■ What is being asked
Copy nothing from the entries below except the lines from the one containing "-- kinds of" through the one containing "cell pins on the clock port's net: 1", and copy those exactly.

■ Available records
┄┄┄┄┄┄

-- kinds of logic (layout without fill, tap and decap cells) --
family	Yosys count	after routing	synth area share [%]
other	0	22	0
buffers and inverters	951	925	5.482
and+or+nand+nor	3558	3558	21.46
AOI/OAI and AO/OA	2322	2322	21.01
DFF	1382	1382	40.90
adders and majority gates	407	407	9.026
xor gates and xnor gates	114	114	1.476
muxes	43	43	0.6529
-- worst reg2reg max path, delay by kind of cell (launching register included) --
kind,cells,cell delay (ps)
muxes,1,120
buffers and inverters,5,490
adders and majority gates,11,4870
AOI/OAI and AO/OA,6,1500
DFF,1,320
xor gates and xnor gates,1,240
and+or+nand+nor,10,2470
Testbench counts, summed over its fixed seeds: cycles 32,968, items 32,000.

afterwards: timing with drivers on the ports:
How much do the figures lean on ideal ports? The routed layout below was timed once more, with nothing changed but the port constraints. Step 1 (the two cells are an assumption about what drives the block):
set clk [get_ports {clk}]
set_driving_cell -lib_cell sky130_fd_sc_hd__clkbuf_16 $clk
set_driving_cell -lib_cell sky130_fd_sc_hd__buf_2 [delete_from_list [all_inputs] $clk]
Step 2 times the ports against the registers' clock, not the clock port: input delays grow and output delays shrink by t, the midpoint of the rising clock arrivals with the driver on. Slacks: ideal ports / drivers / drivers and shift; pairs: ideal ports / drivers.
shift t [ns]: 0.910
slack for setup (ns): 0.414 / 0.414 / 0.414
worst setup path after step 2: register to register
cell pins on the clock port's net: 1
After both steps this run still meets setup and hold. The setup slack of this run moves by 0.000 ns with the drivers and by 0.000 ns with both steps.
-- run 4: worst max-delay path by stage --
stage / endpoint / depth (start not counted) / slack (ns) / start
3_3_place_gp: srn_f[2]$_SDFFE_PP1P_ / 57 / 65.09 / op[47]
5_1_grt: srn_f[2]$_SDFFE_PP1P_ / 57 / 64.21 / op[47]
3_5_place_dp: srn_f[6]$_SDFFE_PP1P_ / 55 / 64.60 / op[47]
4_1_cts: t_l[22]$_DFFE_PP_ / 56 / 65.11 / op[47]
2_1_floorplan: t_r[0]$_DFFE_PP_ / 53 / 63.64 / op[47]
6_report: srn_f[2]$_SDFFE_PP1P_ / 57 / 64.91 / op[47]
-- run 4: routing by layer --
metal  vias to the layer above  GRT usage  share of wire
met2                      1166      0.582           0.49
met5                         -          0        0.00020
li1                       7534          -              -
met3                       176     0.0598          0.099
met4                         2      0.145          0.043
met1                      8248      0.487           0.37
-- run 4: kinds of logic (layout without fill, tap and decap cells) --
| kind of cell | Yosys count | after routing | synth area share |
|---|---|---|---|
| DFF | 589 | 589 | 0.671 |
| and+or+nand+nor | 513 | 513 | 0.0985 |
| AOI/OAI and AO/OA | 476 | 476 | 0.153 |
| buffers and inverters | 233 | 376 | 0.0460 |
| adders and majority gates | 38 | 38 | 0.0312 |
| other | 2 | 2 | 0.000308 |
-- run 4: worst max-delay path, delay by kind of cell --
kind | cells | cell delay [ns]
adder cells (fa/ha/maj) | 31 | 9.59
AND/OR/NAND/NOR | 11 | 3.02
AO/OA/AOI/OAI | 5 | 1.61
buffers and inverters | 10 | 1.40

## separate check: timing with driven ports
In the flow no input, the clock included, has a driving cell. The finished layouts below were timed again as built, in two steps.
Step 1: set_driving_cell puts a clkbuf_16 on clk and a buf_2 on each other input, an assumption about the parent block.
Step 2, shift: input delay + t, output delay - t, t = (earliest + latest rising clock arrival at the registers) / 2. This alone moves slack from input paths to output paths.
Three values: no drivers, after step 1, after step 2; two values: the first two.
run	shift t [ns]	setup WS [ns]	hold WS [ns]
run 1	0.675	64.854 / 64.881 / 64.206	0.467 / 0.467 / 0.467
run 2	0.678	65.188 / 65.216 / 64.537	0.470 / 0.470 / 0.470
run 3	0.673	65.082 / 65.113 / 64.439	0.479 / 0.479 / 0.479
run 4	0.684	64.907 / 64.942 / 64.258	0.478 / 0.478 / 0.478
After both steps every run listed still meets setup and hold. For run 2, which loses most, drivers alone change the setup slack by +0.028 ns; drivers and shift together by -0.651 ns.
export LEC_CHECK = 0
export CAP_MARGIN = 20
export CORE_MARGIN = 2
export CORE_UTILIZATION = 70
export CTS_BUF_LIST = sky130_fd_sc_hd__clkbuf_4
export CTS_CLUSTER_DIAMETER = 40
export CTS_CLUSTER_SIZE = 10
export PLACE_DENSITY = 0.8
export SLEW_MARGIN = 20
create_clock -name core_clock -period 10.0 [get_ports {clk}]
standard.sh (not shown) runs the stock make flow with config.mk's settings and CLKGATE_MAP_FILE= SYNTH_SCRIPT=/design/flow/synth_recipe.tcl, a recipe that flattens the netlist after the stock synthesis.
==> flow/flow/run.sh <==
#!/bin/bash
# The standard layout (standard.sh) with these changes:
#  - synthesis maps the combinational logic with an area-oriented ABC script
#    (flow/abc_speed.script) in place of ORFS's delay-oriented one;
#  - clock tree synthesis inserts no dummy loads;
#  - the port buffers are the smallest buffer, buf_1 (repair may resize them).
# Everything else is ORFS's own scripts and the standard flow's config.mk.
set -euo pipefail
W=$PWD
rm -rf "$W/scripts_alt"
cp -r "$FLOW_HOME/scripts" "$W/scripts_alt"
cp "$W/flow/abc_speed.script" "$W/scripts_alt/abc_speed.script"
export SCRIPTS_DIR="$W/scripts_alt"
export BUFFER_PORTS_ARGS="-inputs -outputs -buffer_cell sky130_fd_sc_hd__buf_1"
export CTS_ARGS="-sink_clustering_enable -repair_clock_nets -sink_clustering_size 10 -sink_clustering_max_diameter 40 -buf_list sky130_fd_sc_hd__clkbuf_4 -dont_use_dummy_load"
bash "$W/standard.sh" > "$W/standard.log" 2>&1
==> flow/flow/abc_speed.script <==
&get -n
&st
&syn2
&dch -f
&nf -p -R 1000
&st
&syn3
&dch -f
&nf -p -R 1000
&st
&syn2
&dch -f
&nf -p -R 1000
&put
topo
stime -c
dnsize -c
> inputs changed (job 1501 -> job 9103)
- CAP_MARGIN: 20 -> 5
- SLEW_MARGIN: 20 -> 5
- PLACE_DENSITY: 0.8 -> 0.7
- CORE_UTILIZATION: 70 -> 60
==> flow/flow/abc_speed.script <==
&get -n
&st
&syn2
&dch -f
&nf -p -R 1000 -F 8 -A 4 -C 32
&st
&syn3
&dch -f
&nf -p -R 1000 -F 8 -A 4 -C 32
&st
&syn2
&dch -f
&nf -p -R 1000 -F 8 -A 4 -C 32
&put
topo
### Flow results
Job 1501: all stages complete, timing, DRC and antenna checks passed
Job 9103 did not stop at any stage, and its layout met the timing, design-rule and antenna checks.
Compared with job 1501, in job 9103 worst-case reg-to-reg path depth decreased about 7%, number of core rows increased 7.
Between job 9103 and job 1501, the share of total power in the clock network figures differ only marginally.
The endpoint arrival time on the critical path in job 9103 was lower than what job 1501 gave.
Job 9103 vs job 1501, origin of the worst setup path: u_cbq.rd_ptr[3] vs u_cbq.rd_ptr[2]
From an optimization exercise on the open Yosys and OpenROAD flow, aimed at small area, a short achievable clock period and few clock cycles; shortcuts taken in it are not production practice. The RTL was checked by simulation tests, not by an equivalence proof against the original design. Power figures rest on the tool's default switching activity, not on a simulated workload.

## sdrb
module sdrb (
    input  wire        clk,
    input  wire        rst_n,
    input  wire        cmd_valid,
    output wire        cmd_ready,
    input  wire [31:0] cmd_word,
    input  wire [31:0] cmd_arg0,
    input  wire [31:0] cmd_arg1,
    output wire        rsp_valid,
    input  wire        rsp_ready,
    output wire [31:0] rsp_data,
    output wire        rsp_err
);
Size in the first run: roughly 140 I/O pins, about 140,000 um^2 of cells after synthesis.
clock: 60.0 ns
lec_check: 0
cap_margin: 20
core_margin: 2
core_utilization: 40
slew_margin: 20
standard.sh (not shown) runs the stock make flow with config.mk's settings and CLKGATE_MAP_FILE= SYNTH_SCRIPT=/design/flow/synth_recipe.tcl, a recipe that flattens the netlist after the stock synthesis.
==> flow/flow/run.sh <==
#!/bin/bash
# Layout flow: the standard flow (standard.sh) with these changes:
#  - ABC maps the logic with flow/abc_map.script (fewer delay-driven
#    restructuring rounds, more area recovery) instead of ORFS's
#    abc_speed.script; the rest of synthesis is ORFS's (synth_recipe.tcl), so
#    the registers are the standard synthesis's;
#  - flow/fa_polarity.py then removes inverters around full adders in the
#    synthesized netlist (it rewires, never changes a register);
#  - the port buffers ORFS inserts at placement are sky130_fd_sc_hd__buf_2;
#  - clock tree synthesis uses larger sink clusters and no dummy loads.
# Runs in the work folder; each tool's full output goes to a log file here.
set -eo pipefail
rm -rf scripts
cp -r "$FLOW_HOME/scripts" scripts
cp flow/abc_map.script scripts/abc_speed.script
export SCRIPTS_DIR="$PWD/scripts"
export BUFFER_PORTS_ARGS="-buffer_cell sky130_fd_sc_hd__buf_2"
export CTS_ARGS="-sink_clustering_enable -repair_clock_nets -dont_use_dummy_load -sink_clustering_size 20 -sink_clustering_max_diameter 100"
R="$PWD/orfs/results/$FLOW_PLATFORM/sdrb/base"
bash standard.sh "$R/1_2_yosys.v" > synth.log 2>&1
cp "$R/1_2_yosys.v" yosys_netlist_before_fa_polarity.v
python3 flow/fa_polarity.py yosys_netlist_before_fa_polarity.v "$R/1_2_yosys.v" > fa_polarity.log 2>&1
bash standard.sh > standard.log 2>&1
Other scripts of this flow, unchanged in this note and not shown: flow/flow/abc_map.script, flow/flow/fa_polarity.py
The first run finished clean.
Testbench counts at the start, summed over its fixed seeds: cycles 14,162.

┄┄┄┄┄┄

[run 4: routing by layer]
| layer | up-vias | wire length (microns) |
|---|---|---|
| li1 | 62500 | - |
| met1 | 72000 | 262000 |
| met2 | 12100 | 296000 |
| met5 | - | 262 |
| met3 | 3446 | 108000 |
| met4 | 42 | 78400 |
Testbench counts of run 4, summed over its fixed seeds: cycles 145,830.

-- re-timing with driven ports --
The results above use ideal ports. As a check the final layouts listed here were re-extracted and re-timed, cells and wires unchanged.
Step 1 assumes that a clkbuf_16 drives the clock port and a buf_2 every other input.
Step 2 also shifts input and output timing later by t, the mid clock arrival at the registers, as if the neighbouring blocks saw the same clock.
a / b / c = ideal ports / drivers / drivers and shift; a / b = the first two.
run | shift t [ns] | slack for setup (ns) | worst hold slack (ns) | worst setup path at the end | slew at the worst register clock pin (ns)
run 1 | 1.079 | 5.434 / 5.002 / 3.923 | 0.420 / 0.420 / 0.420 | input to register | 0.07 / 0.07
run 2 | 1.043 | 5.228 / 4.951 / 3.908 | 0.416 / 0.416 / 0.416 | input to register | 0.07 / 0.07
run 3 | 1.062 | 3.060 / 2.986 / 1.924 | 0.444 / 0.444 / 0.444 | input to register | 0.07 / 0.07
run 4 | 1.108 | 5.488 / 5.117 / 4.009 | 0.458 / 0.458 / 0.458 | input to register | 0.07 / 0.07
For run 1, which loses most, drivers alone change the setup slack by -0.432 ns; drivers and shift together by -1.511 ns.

┄┄┄┄┄┄

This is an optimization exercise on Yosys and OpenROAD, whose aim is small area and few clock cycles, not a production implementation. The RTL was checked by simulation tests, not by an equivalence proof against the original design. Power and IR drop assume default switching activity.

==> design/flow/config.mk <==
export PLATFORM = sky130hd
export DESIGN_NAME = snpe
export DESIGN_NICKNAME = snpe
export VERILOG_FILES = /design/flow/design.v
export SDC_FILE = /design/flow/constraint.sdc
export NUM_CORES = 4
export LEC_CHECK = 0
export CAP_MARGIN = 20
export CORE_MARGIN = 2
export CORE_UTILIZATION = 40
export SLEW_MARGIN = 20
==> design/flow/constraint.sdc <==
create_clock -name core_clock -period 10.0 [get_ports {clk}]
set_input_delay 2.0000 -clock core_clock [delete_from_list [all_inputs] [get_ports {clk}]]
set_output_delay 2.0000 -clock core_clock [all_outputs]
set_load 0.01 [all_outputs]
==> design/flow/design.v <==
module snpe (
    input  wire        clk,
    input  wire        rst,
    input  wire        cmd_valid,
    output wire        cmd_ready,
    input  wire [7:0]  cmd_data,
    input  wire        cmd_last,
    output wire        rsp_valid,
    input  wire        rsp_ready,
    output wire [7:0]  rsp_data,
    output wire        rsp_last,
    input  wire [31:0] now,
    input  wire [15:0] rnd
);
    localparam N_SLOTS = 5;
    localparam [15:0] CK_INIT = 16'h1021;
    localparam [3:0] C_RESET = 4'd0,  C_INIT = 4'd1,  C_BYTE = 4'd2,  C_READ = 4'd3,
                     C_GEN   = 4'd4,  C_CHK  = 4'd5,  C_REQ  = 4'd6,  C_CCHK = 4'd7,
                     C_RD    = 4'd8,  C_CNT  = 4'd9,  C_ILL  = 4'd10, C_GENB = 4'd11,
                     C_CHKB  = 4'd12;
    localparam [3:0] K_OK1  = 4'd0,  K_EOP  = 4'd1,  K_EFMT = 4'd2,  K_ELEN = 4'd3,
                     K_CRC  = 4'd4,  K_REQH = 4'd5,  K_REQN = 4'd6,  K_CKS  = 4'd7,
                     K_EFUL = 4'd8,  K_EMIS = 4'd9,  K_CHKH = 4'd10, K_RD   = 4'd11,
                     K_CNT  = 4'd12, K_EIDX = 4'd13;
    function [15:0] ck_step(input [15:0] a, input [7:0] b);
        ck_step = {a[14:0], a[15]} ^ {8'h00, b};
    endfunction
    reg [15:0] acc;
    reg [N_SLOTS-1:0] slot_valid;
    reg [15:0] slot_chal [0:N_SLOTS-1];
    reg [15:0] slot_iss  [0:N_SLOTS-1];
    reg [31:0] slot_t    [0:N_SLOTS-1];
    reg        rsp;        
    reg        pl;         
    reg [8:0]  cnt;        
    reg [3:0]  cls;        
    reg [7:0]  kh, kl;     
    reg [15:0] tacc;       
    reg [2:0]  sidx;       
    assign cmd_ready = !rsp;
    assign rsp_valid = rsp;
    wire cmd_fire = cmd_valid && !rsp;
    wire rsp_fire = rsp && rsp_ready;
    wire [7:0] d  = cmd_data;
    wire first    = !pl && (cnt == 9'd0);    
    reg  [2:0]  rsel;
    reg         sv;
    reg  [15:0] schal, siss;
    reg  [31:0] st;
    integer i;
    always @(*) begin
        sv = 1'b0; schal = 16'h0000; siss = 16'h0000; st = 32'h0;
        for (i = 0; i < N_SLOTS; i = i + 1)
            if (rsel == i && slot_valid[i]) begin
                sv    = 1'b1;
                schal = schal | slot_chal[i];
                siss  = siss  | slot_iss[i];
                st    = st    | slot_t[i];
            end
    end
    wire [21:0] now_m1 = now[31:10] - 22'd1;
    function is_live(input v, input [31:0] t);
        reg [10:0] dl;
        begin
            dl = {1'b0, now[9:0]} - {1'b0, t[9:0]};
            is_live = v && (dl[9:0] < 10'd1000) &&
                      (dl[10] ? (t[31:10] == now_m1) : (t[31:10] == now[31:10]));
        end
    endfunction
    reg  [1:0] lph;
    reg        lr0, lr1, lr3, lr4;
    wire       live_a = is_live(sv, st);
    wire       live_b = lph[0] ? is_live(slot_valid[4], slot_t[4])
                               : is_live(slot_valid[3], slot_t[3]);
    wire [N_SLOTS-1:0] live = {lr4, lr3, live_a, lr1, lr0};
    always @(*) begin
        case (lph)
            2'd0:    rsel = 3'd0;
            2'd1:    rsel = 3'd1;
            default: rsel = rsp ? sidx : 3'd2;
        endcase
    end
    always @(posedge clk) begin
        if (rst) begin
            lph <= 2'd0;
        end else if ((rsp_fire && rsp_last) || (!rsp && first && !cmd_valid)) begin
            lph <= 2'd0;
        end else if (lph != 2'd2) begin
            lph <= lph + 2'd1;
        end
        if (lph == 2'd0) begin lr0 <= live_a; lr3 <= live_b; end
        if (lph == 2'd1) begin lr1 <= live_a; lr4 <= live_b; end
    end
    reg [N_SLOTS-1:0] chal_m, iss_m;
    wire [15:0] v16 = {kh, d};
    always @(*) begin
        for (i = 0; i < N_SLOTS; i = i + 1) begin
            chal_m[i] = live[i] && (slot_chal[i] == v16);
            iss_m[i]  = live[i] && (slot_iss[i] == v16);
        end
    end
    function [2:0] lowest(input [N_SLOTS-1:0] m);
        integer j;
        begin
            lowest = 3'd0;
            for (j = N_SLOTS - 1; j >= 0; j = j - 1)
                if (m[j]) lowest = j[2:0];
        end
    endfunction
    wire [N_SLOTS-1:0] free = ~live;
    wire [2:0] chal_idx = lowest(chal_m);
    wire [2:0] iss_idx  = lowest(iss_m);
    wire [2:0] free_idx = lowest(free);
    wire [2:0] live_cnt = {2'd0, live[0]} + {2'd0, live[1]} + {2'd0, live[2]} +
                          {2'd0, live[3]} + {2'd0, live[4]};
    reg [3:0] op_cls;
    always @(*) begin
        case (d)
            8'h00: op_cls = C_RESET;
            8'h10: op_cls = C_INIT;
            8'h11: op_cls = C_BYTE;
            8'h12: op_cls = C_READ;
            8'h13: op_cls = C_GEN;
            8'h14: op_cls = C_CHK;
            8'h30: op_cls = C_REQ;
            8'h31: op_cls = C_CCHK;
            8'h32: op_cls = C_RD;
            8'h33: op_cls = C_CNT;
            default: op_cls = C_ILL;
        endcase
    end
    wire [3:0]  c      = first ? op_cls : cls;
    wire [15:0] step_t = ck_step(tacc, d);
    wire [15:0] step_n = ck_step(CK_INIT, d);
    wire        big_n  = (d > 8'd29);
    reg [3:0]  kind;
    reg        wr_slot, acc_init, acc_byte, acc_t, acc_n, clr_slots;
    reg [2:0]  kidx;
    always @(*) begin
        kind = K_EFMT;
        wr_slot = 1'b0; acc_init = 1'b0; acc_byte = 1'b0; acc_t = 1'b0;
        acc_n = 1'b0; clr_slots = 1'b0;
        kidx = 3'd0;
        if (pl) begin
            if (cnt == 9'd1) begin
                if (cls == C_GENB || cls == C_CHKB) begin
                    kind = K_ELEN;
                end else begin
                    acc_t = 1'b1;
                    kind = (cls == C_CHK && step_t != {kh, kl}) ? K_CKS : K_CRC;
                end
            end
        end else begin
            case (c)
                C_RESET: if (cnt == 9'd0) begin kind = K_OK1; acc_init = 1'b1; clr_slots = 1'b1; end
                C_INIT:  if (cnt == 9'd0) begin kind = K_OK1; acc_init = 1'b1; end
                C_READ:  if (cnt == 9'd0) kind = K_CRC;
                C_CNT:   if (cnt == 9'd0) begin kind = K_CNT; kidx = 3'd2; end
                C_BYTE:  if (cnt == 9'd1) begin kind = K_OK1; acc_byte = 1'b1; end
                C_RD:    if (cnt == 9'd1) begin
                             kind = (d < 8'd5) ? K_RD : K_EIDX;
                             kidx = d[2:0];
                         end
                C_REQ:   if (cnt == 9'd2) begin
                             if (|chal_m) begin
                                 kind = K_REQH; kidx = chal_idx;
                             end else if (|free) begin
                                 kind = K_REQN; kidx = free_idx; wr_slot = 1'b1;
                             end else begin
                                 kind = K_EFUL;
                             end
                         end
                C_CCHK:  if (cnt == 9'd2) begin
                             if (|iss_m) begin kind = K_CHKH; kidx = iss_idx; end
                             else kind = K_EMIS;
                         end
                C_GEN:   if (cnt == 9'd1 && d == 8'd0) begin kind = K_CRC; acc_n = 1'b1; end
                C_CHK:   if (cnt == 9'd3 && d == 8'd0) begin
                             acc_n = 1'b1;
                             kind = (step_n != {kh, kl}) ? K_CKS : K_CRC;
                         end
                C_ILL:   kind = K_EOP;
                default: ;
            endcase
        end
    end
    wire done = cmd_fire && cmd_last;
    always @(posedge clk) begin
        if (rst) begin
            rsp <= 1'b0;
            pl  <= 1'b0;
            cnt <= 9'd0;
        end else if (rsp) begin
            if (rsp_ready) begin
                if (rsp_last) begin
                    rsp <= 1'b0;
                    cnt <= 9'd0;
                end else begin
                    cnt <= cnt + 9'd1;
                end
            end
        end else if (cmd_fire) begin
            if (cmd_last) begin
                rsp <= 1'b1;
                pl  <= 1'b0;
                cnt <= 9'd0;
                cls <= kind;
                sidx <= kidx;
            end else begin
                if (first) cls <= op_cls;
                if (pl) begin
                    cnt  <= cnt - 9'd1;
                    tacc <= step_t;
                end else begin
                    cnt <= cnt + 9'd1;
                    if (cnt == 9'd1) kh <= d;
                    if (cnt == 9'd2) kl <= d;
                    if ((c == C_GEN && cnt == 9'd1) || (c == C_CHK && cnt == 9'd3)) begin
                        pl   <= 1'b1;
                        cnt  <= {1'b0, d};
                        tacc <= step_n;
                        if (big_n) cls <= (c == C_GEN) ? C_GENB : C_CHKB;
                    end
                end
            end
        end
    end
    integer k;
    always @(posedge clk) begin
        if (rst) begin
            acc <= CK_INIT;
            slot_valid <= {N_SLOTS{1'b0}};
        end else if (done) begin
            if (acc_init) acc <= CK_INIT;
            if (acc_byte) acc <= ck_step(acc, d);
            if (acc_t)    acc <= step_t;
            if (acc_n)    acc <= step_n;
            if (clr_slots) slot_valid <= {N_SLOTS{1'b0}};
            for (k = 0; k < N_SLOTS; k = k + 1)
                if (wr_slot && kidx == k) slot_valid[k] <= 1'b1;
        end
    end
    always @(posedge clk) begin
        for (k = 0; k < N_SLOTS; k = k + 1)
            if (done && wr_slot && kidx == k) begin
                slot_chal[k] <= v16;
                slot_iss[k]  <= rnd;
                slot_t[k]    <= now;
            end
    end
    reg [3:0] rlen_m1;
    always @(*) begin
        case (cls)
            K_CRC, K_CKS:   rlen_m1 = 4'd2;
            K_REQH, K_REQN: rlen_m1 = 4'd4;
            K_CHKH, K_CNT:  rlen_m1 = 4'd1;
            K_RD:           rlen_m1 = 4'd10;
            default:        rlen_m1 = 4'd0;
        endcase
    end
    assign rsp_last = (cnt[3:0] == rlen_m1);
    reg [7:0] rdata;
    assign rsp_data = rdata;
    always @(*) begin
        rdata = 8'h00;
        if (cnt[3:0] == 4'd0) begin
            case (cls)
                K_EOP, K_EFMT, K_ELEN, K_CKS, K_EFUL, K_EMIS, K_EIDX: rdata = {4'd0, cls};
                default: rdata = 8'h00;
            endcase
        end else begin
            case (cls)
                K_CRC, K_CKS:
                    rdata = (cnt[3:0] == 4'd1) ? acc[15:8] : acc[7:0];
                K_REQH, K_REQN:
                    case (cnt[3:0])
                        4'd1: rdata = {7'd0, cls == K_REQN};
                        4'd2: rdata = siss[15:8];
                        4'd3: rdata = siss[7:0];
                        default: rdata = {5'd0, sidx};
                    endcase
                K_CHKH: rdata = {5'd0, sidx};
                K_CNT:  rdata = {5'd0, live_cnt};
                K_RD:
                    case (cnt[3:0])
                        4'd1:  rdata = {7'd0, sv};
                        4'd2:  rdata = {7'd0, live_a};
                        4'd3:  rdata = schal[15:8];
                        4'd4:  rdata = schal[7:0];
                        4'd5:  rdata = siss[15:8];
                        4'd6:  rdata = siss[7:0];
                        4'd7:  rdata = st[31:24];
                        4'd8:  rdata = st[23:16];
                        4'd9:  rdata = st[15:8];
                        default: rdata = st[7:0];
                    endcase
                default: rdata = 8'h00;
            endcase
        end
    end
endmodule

┄┄┄┄┄┄

■ Task response
-- kinds of logic (layout without fill, tap and decap cells) --
family	Yosys count	after routing	synth area share [%]
other	0	22	0
buffers and inverters	951	925	5.482
and+or+nand+nor	3558	3558	21.46
AOI/OAI and AO/OA	2322	2322	21.01
DFF	1382	1382	40.90
adders and majority gates	407	407	9.026
xor gates and xnor gates	114	114	1.476
muxes	43	43	0.6529
-- worst reg2reg max path, delay by kind of cell (launching register included) --
kind,cells,cell delay (ps)
muxes,1,120
buffers and inverters,5,490
adders and majority gates,11,4870
AOI/OAI and AO/OA,6,1500
DFF,1,320
xor gates and xnor gates,1,240
and+or+nand+nor,10,2470
Testbench counts, summed over its fixed seeds: cycles 32,968, items 32,000.

afterwards: timing with drivers on the ports:
How much do the figures lean on ideal ports? The routed layout below was timed once more, with nothing changed but the port constraints. Step 1 (the two cells are an assumption about what drives the block):
set clk [get_ports {clk}]
set_driving_cell -lib_cell sky130_fd_sc_hd__clkbuf_16 $clk
set_driving_cell -lib_cell sky130_fd_sc_hd__buf_2 [delete_from_list [all_inputs] $clk]
Step 2 times the ports against the registers' clock, not the clock port: input delays grow and output delays shrink by t, the midpoint of the rising clock arrivals with the driver on. Slacks: ideal ports / drivers / drivers and shift; pairs: ideal ports / drivers.
shift t [ns]: 0.910
slack for setup (ns): 0.414 / 0.414 / 0.414
worst setup path after step 2: register to register
cell pins on the clock port's net: 1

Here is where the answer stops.